=== Data for analysis ===

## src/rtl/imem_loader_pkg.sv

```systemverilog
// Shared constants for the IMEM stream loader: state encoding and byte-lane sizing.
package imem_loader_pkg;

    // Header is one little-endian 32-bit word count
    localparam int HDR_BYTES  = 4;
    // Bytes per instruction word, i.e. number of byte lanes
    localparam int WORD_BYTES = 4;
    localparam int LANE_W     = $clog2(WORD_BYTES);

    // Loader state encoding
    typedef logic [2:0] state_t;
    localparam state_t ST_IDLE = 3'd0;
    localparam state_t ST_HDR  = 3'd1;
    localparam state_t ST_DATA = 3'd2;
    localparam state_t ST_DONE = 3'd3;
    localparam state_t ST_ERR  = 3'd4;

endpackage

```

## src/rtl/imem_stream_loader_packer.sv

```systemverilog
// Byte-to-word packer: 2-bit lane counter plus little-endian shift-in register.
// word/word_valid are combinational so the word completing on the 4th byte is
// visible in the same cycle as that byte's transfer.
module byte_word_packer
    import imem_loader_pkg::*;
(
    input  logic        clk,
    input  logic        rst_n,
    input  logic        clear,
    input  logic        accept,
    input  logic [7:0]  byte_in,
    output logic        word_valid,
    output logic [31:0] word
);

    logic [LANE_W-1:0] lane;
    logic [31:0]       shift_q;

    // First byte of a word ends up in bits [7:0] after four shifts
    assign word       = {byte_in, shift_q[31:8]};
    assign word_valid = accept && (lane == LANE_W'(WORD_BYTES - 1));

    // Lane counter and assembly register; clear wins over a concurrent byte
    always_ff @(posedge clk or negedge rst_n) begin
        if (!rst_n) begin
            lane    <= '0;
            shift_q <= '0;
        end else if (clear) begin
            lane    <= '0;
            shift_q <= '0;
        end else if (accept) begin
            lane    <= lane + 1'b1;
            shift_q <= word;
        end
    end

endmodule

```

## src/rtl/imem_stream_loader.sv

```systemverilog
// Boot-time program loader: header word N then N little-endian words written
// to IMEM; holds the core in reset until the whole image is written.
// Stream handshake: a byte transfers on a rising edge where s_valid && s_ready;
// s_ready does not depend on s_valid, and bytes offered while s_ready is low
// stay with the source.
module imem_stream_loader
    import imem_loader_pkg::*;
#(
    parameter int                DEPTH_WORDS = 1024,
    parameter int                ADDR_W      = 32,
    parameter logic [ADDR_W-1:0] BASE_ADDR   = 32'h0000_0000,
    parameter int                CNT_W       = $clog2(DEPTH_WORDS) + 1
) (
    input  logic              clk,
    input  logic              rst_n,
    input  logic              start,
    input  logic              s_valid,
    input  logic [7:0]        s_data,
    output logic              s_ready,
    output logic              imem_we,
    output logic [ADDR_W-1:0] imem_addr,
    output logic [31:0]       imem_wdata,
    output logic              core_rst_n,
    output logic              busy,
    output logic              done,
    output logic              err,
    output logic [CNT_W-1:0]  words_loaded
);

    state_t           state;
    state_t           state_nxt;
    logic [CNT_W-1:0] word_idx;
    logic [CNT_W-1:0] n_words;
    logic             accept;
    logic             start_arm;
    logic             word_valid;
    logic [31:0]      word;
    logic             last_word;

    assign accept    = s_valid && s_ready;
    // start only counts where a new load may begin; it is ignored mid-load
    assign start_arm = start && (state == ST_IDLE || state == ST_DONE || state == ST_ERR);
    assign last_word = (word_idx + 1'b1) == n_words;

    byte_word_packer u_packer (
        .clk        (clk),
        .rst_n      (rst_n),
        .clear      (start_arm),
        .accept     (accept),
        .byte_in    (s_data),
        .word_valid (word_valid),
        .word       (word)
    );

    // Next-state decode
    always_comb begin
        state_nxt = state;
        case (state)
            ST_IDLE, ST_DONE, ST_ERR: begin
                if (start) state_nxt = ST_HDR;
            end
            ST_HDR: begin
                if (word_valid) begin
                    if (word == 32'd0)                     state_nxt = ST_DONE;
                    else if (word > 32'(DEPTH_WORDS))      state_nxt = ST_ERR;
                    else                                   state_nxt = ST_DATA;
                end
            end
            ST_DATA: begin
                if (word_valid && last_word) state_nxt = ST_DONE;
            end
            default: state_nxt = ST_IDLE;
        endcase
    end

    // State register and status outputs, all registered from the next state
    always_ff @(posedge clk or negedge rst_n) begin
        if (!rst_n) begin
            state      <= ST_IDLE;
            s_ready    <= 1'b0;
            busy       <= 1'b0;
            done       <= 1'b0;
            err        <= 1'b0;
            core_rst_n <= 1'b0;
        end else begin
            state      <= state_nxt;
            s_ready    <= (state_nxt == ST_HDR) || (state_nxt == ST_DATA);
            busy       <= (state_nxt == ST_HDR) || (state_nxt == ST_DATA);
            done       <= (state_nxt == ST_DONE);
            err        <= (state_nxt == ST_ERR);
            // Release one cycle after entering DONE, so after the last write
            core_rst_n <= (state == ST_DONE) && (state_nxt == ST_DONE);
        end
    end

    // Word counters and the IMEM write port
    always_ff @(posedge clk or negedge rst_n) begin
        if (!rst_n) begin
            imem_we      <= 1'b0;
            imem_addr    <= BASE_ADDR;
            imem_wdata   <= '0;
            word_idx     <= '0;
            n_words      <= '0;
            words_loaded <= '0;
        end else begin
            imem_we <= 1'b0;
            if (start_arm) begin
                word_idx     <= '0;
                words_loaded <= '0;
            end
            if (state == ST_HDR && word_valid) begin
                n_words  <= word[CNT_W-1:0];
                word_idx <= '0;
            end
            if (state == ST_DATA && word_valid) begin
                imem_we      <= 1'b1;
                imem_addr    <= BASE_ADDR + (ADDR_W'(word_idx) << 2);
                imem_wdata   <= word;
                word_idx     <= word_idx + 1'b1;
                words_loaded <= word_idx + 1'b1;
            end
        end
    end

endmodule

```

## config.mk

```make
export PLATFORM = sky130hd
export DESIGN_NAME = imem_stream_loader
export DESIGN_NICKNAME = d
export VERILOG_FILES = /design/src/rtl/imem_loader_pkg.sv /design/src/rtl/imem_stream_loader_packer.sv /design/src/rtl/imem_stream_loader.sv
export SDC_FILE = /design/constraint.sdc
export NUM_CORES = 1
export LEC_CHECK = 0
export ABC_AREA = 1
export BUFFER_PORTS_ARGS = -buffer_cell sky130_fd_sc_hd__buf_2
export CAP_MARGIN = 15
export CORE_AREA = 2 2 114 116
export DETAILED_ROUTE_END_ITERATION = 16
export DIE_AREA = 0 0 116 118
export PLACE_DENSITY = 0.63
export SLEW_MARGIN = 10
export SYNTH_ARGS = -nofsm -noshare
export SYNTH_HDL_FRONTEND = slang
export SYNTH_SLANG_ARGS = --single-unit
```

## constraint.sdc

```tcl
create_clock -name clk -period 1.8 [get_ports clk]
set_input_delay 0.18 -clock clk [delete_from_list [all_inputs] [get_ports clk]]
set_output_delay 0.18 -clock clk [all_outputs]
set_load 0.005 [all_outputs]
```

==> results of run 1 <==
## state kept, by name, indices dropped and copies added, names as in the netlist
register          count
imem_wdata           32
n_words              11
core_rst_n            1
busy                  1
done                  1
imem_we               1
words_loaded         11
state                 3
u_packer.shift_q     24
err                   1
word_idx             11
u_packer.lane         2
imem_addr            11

===
=== Data for analysis ===

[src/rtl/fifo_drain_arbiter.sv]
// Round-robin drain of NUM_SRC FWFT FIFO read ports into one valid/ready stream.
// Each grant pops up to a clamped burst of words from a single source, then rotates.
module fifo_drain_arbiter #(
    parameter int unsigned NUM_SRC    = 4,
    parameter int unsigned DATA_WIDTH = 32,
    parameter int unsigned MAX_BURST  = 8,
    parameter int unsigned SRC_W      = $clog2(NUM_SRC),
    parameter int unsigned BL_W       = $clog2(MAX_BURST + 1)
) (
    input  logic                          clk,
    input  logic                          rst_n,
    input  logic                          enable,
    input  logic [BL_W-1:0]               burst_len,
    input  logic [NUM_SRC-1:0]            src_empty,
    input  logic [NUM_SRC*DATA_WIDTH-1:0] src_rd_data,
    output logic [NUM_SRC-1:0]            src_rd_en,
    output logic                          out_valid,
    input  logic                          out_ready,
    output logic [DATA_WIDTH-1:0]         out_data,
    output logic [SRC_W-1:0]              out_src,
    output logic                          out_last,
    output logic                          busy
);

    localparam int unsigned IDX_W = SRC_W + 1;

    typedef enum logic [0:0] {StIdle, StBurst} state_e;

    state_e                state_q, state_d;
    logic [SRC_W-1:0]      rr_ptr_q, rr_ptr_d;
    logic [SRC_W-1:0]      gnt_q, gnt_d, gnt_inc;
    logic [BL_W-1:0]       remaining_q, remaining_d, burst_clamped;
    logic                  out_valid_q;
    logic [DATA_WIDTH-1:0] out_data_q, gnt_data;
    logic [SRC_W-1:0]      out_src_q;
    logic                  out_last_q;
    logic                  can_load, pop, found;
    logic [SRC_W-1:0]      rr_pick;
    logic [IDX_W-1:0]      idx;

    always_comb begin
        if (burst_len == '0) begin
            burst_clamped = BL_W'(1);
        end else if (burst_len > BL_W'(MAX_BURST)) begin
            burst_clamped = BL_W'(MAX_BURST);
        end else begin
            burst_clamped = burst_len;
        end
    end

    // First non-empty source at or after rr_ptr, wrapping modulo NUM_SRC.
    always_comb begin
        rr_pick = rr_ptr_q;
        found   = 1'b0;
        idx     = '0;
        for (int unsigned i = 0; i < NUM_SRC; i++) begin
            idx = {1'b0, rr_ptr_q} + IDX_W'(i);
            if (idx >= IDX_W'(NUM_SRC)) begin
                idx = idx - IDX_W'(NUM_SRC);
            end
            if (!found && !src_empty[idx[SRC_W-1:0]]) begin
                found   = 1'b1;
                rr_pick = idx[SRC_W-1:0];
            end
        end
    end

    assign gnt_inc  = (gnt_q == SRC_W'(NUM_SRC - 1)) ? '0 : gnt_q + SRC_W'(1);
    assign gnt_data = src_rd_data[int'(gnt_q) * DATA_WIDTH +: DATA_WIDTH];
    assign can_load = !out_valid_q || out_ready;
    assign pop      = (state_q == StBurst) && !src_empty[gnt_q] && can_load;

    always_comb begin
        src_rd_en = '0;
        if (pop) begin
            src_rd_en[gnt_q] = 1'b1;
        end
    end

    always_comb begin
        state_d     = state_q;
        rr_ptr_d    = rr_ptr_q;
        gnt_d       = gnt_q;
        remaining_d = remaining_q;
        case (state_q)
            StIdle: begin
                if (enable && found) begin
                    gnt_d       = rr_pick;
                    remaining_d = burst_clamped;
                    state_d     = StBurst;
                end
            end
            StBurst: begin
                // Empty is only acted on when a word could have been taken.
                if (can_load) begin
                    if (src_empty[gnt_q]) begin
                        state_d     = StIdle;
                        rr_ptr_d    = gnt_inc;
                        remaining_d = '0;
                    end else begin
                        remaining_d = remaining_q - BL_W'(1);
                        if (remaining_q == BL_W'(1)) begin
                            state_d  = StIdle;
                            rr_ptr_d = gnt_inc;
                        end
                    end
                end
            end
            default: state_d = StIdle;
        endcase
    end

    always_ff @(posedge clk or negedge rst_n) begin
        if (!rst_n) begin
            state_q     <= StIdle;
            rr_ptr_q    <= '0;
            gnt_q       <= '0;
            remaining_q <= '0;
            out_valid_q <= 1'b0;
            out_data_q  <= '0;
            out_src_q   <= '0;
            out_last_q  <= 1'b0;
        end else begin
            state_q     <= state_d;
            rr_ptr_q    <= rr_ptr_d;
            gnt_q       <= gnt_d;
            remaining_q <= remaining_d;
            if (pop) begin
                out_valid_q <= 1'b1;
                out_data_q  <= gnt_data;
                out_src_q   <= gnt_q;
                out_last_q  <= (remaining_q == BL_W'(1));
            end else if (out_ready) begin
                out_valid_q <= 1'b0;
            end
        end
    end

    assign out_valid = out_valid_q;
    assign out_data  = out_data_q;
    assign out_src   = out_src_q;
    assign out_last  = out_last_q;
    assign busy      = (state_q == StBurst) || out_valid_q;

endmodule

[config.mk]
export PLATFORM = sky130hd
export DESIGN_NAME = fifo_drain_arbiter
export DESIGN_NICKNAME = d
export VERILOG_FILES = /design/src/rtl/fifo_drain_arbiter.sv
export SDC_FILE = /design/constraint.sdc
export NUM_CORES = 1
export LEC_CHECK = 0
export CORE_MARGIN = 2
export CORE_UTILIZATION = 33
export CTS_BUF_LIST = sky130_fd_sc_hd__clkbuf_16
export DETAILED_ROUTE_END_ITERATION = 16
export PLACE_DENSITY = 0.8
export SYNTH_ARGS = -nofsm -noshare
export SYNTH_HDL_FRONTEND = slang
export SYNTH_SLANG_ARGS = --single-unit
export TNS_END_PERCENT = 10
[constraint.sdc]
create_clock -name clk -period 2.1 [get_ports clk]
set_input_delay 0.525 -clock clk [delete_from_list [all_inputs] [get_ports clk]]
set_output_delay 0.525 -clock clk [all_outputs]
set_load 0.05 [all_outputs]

===

Go through the listing above and return every line where the word "endian" occurs.

    // Header is one little-endian 32-bit word count
// Byte-to-word packer: 2-bit lane counter plus little-endian shift-in register.
// Boot-time program loader: header word N then N little-endian words written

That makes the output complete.